90日のシンデレラ
 社屋受付カウンターに、本社総務部からの書面を呈示する。
 リクルートスーツとほぼ変わりない真紘の姿に、まず受付嬢たちは就職面談にきた求職者だと勘違いした。提示された書面をみて、彼女らの態度が柔らかくなる。部外者でなく身内なのだと、認められた。
 「遠いところから、移動お疲れ様です。担当部署を呼び出しますので、しばらくお待ちください」
 と、機内乗務員のような制服姿のきれいなおねいさんにいわれ、素直に真紘は従った。

 ここくるまでの間も、数年ぶりの東京に真紘はドキドキしていた。本社社屋に入ってもそのドキドキは収まらない。
 はじめて入る本社ビルのスケールの大きさに感動もすれば、地方の孫会社の自社がよくぞこんな立派な会社の系列に入れたものだと、しみじみ真紘は思う。そのくらいの場違い感がある。

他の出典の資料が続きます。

==> src/include/ldpc_config.svh <==
`ifndef LDPC_CONFIG_SVH
`define LDPC_CONFIG_SVH

// lifting size, bits per block
`define LDPC_ZC 2

// information block columns of the base graph
`define LDPC_KB 10

// block rows solved for core parity
`define LDPC_CORE_ROWS 4

// extension block rows, one parity block each
`define LDPC_EXT_ROWS 38

// CRC field at the encoder input
`define LDPC_CRC_W 16

// full output word including zero pad
`define LDPC_CW_W 128

// leading message blocks left out of the codeword
`define LDPC_PUNCT 2

`endif

==> src/logic/ldpc_pkg.sv <==
`include "ldpc_config.svh"

package ldpc_pkg;

    typedef logic [`LDPC_ZC-1:0] block_t;                         // one lifted block
    typedef logic [`LDPC_KB*`LDPC_ZC-1:0] msg_t;                  // zero-extended message
    typedef logic signed [3:0] shift_t;                           // -1 marks a null entry
    typedef logic [`LDPC_CORE_ROWS*`LDPC_ZC-1:0] core_parity_t;   // block 0 in low bits
    typedef logic [`LDPC_EXT_ROWS*`LDPC_ZC-1:0] ext_parity_t;     // block 0 in low bits
    typedef logic [`LDPC_CW_W-1:0] codeword_t;

    // message columns of the core rows
    parameter shift_t bg_core_shift [`LDPC_CORE_ROWS][`LDPC_KB] = '{
        '{ 1,  1,  0,  0, -1, -1,  1, -1, -1,  1},
        '{ 1, -1, -1,  0,  1,  1,  0,  0,  0,  0},
        '{ 1,  0, -1,  0,  0, -1, -1, -1,  0, -1},
        '{-1,  0,  0, -1,  0,  0,  1,  0,  0,  0}
    };

    // message columns of the extension rows
    parameter shift_t bg_ext_msg_shift [`LDPC_EXT_ROWS][`LDPC_KB] = '{
        '{ 1,  0, -1, -1, -1, -1, -1, -1, -1, -1},   // row 0
        '{ 1,  1, -1, -1, -1,  0, -1,  1, -1, -1},
        '{ 1, -1, -1, -1, -1,  0, -1,  1, -1,  0},
        '{-1,  1, -1, -1, -1,  1, -1,  0, -1, -1},
        '{ 0,  0, -1, -1, -1, -1, -1, -1, -1, -1},
        '{-1,  1, -1, -1, -1, -1, -1, -1,  1, -1},
        '{ 1,  1, -1, -1, -1, -1,  0,  1, -1, -1},
        '{ 1, -1, -1, -1, -1, -1, -1,  0, -1,  0},
        '{-1,  1, -1,  1, -1, -1, -1, -1, -1, -1},
        '{ 1,  0, -1, -1, -1, -1, -1, -1,  0, -1},
        '{-1,  1, -1, -1, -1, -1,  1, -1, -1, -1},   // row 10
        '{ 1, -1, -1, -1, -1, -1, -1, -1, -1, -1},
        '{-1,  1, -1, -1, -1, -1, -1, -1, -1,  0},
        '{-1,  0, -1, -1, -1,  0, -1, -1, -1, -1},
        '{ 0, -1, -1, -1, -1, -1,  0,  0, -1, -1},
        '{ 1,  0, -1, -1, -1, -1, -1, -1, -1, -1},
        '{-1,  0, -1, -1,  1, -1, -1, -1, -1, -1},
        '{ 0, -1, -1, -1, -1, -1, -1, -1,  0, -1},
        '{-1,  0,  1, -1, -1, -1, -1, -1, -1, -1},
        '{ 1, -1, -1,  1, -1,  0, -1, -1, -1, -1},
        '{-1,  0,  1, -1, -1, -1, -1, -1, -1,  0},   // row 20
        '{ 0, -1, -1, -1, -1,  0, -1, -1, -1, -1},
        '{-1, -1,  1, -1, -1, -1, -1,  1, -1, -1},
        '{ 0, -1, -1, -1, -1, -1,  1, -1, -1, -1},
        '{-1,  0,  1, -1, -1,  1, -1, -1, -1, -1},
        '{ 0, -1, -1, -1,  0, -1, -1, -1, -1, -1},
        '{-1, -1,  1, -1, -1,  0, -1,  1, -1,  0},
        '{-1,  0, -1, -1, -1, -1, -1, -1, -1, -1},
        '{ 0, -1, -1, -1, -1,  0, -1, -1, -1, -1},
        '{-1, -1,  0, -1, -1, -1, -1,  0, -1, -1},
        '{ 1, -1, -1, -1, -1, -1, -1, -1, -1, -1},   // row 30
        '{-1,  1, -1, -1, -1,  0, -1, -1, -1, -1},
        '{ 0, -1,  0, -1, -1, -1, -1,  0, -1, -1},
        '{-1, -1, -1, -1, -1, -1, -1, -1, -1, -1},   // no message taps
        '{-1,  1, -1, -1, -1,  0, -1, -1, -1, -1},
        '{ 1, -1, -1, -1, -1, -1, -1,  0, -1, -1},
        '{-1, -1,  0, -1, -1, -1, -1, -1, -1, -1},
        '{-1,  1, -1, -1, -1,  1, -1, -1, -1, -1}
    };

    // core parity columns of the extension rows
    parameter shift_t bg_ext_par_shift [`LDPC_EXT_ROWS][`LDPC_CORE_ROWS] = '{
        '{-1,  1, -1, -1},   // row 0
        '{-1,  1, -1, -1},
        '{-1,  0, -1, -1},
        '{-1,  1, -1,  0},
        '{-1, -1,  0, -1},
        '{ 1,  1, -1, -1},
        '{-1, -1, -1, -1},
        '{-1, -1, -1,  0},
        '{-1,  0, -1, -1},
        '{-1, -1, -1,  0},
        '{-1,  1, -1,  0},   // row 10
        '{ 1,  1, -1, -1},
        '{-1,  0,  0, -1},
        '{-1,  0,  0, -1},
        '{-1, -1, -1, -1},
        '{ 1, -1, -1, -1},
        '{-1,  1, -1, -1},
        '{-1, -1, -1,  0},
        '{-1, -1, -1, -1},
        '{-1, -1, -1, -1},
        '{-1, -1, -1, -1},   // row 20
        '{-1, -1, -1, -1},
        '{-1, -1,  0,  0},
        '{-1, -1, -1, -1},
        '{-1, -1, -1, -1},
        '{-1, -1, -1, -1},
        '{-1, -1, -1, -1},
        '{-1, -1, -1,  1},
        '{-1, -1,  0, -1},
        '{ 1, -1, -1, -1},
        '{-1, -1,  1,  0},   // row 30
        '{-1,  1, -1, -1},
        '{-1, -1, -1, -1},
        '{ 1, -1, -1,  1},
        '{-1,  0, -1, -1},
        '{-1, -1,  0, -1},
        '{ 1, -1, -1,  0},
        '{-1,  0, -1, -1}
    };

    // output bit m takes input bit (m+s) mod zc, a null entry gives zero
    function automatic block_t cyclic_shift(block_t blk, shift_t sh);
        block_t res;
        res = '0;
        if (sh != -4'sd1) begin
            for (int m = 0; m < `LDPC_ZC; m++) begin
                res[m] = blk[(m + int'(sh)) % `LDPC_ZC];
            end
        end
        return res;
    endfunction

endpackage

 「椎名さんのところでは、もう田植えとかはじまっていますか?」
 呼び出しの間を埋めるように、受付嬢が真紘に話しかける。
 「あ、は、はい! 今年はゴールデンウイーク終了とともに、田植えがはじまりました」
 「それって、早いのですか? それとも遅いのかしら?」
 「少し早いかなって、ところです」
 なんてことを、あたふたと真紘は返す。
 真実は、真紘の地区は田んぼではなくて畑が優勢な地域だ。でも都会の人は「田舎といえば田んぼ!」と信じ込んでいそうだから、あえて訂正などしない。

 「椎名さん、お待たせしました。総務部の鎌田です」
 受付嬢と無難な世間話が終わる前に、お迎えがやってきた。制服でもなくスーツでもない、チャコールグレーのタイトスカートにアイボリーのブラウス姿の女性が、真紘の前に現れた。